Con mi ferviente recomendación de estas tres novelas formidables cierro por hoy este extenso Todos los libros un libro, no sin antes dejaros una muestra musical que complemente con melodías el universo de Eugenides. Entre las muchas referencias musicales que atraviesan los tres libros, en particular, como hemos visto, Las vírgenes suicidas, he elegido, como ya he anticipado, el tema central de la banda sonora de la película, Playground love, cuya atmósfera envolvente, íntima y perturbadora, refleja convenientemente el “clima” de la novela. Antes de él, un fragmento muy revelador de esa primera y deslumbrante novela, en el que la voz colectiva que lo narra se adentra en el mundo incomprensible de las hermanas Lisbon a partir de la lectura del diario de una de ellas. 

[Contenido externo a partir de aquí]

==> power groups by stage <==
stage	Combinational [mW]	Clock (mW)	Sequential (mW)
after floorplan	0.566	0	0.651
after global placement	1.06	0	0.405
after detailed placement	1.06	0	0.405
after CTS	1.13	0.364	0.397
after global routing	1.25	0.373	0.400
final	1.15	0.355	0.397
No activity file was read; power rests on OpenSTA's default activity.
<file path="src/rtl/cache_line_refill_pkg.sv">
// Shared types and address-field helpers for the cache line refill stage.
package cache_pkg;

    localparam int unsigned ADDR_W         = 32;
    localparam int unsigned WORD_W         = 32;
    localparam int unsigned TAG_W          = 24;
    localparam int unsigned SET_W          = 4;
    localparam int unsigned OFFS_W         = 2;
    localparam int unsigned WORDS_PER_LINE = 4;
    localparam int unsigned LINE_W         = WORDS_PER_LINE * WORD_W;

    typedef enum logic [1:0] {
        IDLE,
        FETCH,
        DONE
    } refill_state_t;

    // Byte address split into cache fields, MSB first.
    typedef struct packed {
        logic [TAG_W-1:0]  tag;
        logic [SET_W-1:0]  set_idx;
        logic [OFFS_W-1:0] offs;
        logic [1:0]        byte_offs;
    } addr_t;

    function automatic logic [ADDR_W-1:0] word_addr(
        input logic [TAG_W-1:0]  tag,
        input logic [SET_W-1:0]  set_idx,
        input logic [OFFS_W-1:0] offs
    );
        return {tag, set_idx, offs, 2'b00};
    endfunction

endpackage

</file>
<file path="src/rtl/cache_line_refill_assembler.sv">
// Line buffer: one word written per cycle at a 2-bit index, cleared on reset.
module line_assembler
    import cache_pkg::*;
#(
    parameter int unsigned DATA_WIDTH = 32
) (
    input  logic                                 clk,
    input  logic                                 rst_n,
    input  logic                                 we_i,
    input  logic [OFFS_W-1:0]                    idx_i,
    input  logic [DATA_WIDTH-1:0]                wdata_i,
    output logic [WORDS_PER_LINE*DATA_WIDTH-1:0] line_o
);

    logic [WORDS_PER_LINE-1:0][DATA_WIDTH-1:0] words_q;

    always_ff @(posedge clk or negedge rst_n) begin
        if (!rst_n) begin
            words_q <= '0;
        end else begin
            for (int unsigned i = 0; i < WORDS_PER_LINE; i++) begin
                if (we_i && (idx_i == OFFS_W'(i))) begin
                    words_q[i] <= wdata_i;
                end
            end
        end
    end

    assign line_o = words_q;

endmodule

</file>
<file path="src/rtl/cache_line_refill.sv">
// Cache miss refill: fetches a 4-word line critical-word-first with wrap,
// pulses the critical word early and the whole line once assembled.
module cache_line_refill
    import cache_pkg::*;
#(
    parameter int unsigned ADDRESS_WIDTH  = 32,
    parameter int unsigned DATA_WIDTH     = 32,
    parameter int unsigned WORDS_PER_LINE = 4
) (
    input  logic                                 clk,
    input  logic                                 rst_n,
    input  logic                                 miss_req,
    input  logic [ADDRESS_WIDTH-1:0]             miss_addr,
    output logic                                 stall,
    output logic                                 mem_req,
    output logic [ADDRESS_WIDTH-1:0]             mem_addr,
    input  logic                                 mem_ack,
    input  logic [DATA_WIDTH-1:0]                mem_rdata,
    output logic                                 crit_valid,
    output logic [DATA_WIDTH-1:0]                crit_word,
    output logic                                 line_valid,
    output logic [SET_W-1:0]                     line_set,
    output logic [TAG_W-1:0]                     line_tag,
    output logic [WORDS_PER_LINE*DATA_WIDTH-1:0] line_data
);

    if (WORDS_PER_LINE != cache_pkg::WORDS_PER_LINE ||
        ADDRESS_WIDTH != ADDR_W || DATA_WIDTH != WORD_W) begin : g_cfg_check
        $error("cache_line_refill: only a 32-bit address, 32-bit word, 4-word line is supported");
    end

    refill_state_t           state_q;
    logic [OFFS_W-1:0]       beat_q;
    logic [OFFS_W-1:0]       beat_d;
    logic [OFFS_W-1:0]       offs_q;
    logic [TAG_W-1:0]        tag_q;
    logic [SET_W-1:0]        set_q;
    logic                    mem_req_q;
    logic [ADDR_W-1:0]       mem_addr_q;
    logic                    crit_valid_q;
    logic [DATA_WIDTH-1:0]   crit_word_q;
    logic                    line_valid_q;

    addr_t                   miss_f;
    logic                    unused_byte_offs;
    logic                    beat_fire;
    logic [OFFS_W-1:0]       wr_idx;

    assign miss_f           = addr_t'(miss_addr);
    assign unused_byte_offs = ^miss_f.byte_offs;

    // Acks are only meaningful while a request is outstanding.
    assign beat_fire = (state_q == FETCH) && mem_ack;
    assign beat_d    = beat_q + 2'd1;
    assign wr_idx    = offs_q + beat_q;

    always_ff @(posedge clk or negedge rst_n) begin
        if (!rst_n) begin
            state_q      <= IDLE;
            beat_q       <= '0;
            offs_q       <= '0;
            tag_q        <= '0;
            set_q        <= '0;
            mem_req_q    <= 1'b0;
            mem_addr_q   <= '0;
            crit_valid_q <= 1'b0;
            crit_word_q  <= '0;
            line_valid_q <= 1'b0;
        end else begin
            crit_valid_q <= 1'b0;
            line_valid_q <= 1'b0;
            case (state_q)
                IDLE: begin
                    if (miss_req) begin
                        state_q    <= FETCH;
                        beat_q     <= '0;
                        offs_q     <= miss_f.offs;
                        tag_q      <= miss_f.tag;
                        set_q      <= miss_f.set_idx;
                        mem_req_q  <= 1'b1;
                        mem_addr_q <= word_addr(miss_f.tag, miss_f.set_idx, miss_f.offs);
                    end
                end
                FETCH: begin
                    if (beat_fire) begin
                        beat_q <= beat_d;
                        if (beat_q == '0) begin
                            crit_word_q  <= mem_rdata;
                            crit_valid_q <= 1'b1;
                        end
                        // Last beat: request drops and the line pulse is raised together.
                        if (beat_q == 2'd3) begin
                            state_q      <= DONE;
                            mem_req_q    <= 1'b0;
                            line_valid_q <= 1'b1;
                        end else begin
                            mem_addr_q <= word_addr(tag_q, set_q, offs_q + beat_d);
                        end
                    end
                end
                DONE: begin
                    state_q <= IDLE;
                end
                default: begin
                    state_q <= IDLE;
                end
            endcase
        end
    end

    line_assembler #(
        .DATA_WIDTH (DATA_WIDTH)
    ) u_line_assembler (
        .clk     (clk),
        .rst_n   (rst_n),
        .we_i    (beat_fire),
        .idx_i   (wr_idx),
        .wdata_i (mem_rdata),
        .line_o  (line_data)
    );

    assign stall      = (state_q != IDLE) || miss_req;
    assign mem_req    = mem_req_q;
    assign mem_addr   = mem_addr_q;
    assign crit_valid = crit_valid_q;
    assign crit_word  = crit_word_q;
    assign line_valid = line_valid_q;
    assign line_set   = set_q;
    assign line_tag   = tag_q;

endmodule
</file>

Supimos de los cielos estrellados que las niñas habían contemplado años atrás, cierta vez que acamparon, y del aburrimiento de los veranos yendo de aquí para allá, del patio trasero al delantero y nuevamente al trasero, y supimos también de un olor indefinible que salía de los inodoros en las noches de lluvia y al que las niñas daban el nombre de «cloaqueo». Supimos qué se siente al ver a un muchacho con el pecho desnudo, una sensación que indujo a Lux a llenar con el nombre Kevin, escrito con rotulador Magic Marker de color púrpura, su libreta de tres anillas e incluso el sostén y las bragas, y por esto comprendimos que se pusiera como una furia el día que llegó a casa y se encontró con que la señora Lisbon había puesto sus cosas en remojo con Clorox a fin de hacer desaparecer todos aquellos «Kevin». Supimos de la rabia que da que el viento de invierno te levante la falda y que las rodillas acaban doliéndote a fuerza de mantenerlas apretadas en clase y de lo fastidioso y cargante que resulta tener que saltar a la comba cuando los chicos juegan a béisbol. Nunca llegamos a entender por qué a las chicas les preocupaba tanto hacerse mayores ni por qué se sentían obligadas a dedicarse cumplidos, pero a veces, cuando uno de nosotros había leído en voz alta una larga parte del diario, debíamos reprimir la necesidad de echarnos los unos en brazos de los otros o de decirnos que estábamos guapísimos. Supimos de esa cárcel que es ser chica, de los impulsos y sueños que genera y por qué acaban sabiendo qué colores combinan y cuáles no. Supimos que las chicas eran gemelas nuestras, que todos existíamos en el espacio como animales con idéntica piel y que si ellas lo sabían todo de nosotros, nosotros en cambio no podíamos sacar nada en claro de ellas. Supimos, finalmente, que las hermanas Lisbon eran en realidad mujeres disfrazadas de niñas, que sabían del amor e incluso de la muerte y que nuestra función se reducía simplemente a emitir una especie de ruido que parecía fascinarlas.